On December 24, 2021, the Russian Ministry of Defense’s TV Zvezda reportedly broadcast a video of the 7th Guards Air Assault Division participating in large drills on the Opuk training range.
Raised mesh screens were installed over the turrets of many T-72B3 main combat tanks. The modifications appear to serve as a shield against potential strikes by Ukrainian forces, using the US-supplied Javelin Anti-tank guided missiles (ATGM) and Turkish drones.

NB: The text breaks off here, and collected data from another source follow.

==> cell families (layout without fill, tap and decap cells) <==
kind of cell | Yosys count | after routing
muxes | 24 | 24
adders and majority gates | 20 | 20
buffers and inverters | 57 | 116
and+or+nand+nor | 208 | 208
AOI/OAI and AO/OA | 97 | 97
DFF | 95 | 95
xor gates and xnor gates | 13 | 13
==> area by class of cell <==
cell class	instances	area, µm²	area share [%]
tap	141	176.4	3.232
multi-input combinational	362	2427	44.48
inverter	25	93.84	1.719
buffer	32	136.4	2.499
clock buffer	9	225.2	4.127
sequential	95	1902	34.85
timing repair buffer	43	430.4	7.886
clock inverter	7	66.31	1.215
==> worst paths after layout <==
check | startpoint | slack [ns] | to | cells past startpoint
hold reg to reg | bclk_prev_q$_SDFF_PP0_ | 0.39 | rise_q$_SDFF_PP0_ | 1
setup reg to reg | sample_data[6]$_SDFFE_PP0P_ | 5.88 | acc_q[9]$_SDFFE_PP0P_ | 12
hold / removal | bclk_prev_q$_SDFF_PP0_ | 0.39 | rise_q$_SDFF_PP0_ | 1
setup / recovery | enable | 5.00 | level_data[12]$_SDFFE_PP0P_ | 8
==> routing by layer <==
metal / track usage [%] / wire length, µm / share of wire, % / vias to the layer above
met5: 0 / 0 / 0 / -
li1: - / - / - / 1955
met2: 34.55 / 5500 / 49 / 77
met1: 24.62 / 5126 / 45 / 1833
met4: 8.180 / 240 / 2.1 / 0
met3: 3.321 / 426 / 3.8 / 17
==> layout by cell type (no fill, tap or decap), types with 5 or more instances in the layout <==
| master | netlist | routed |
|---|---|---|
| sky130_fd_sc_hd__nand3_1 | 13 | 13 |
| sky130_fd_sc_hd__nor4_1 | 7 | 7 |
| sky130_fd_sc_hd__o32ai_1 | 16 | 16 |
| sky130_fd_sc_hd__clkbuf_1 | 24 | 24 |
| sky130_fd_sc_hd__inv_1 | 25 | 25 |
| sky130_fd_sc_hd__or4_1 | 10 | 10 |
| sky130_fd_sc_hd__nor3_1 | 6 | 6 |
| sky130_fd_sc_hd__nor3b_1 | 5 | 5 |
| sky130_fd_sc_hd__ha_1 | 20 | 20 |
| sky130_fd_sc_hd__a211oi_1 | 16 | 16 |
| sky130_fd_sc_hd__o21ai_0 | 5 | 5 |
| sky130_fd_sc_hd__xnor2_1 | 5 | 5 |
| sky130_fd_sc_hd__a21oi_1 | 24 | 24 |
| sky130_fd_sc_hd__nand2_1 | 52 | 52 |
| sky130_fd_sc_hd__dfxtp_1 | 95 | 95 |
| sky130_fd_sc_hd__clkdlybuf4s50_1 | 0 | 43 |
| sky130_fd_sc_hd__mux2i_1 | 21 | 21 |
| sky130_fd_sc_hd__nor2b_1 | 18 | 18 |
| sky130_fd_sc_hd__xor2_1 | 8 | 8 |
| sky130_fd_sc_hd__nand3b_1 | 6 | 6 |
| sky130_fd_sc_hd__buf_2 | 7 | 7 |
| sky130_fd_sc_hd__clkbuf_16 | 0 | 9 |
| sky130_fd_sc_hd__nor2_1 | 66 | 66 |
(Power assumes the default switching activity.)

Although top-attack defense screens have been spotted on Russian T-72B3s since last summer, this is apparently the first time that the modified tanks have been deployed for operational duties. The shield may interfere with the detonation process of an ATGM and reduce the efficacy of Javelin’s tandem warhead, which is tailored to overcome explosive reactive armor (ERA).
Even when this cage-like structured screen doesn’t always block a missile like the Javelin, it can lower the chances of destruction and casualties.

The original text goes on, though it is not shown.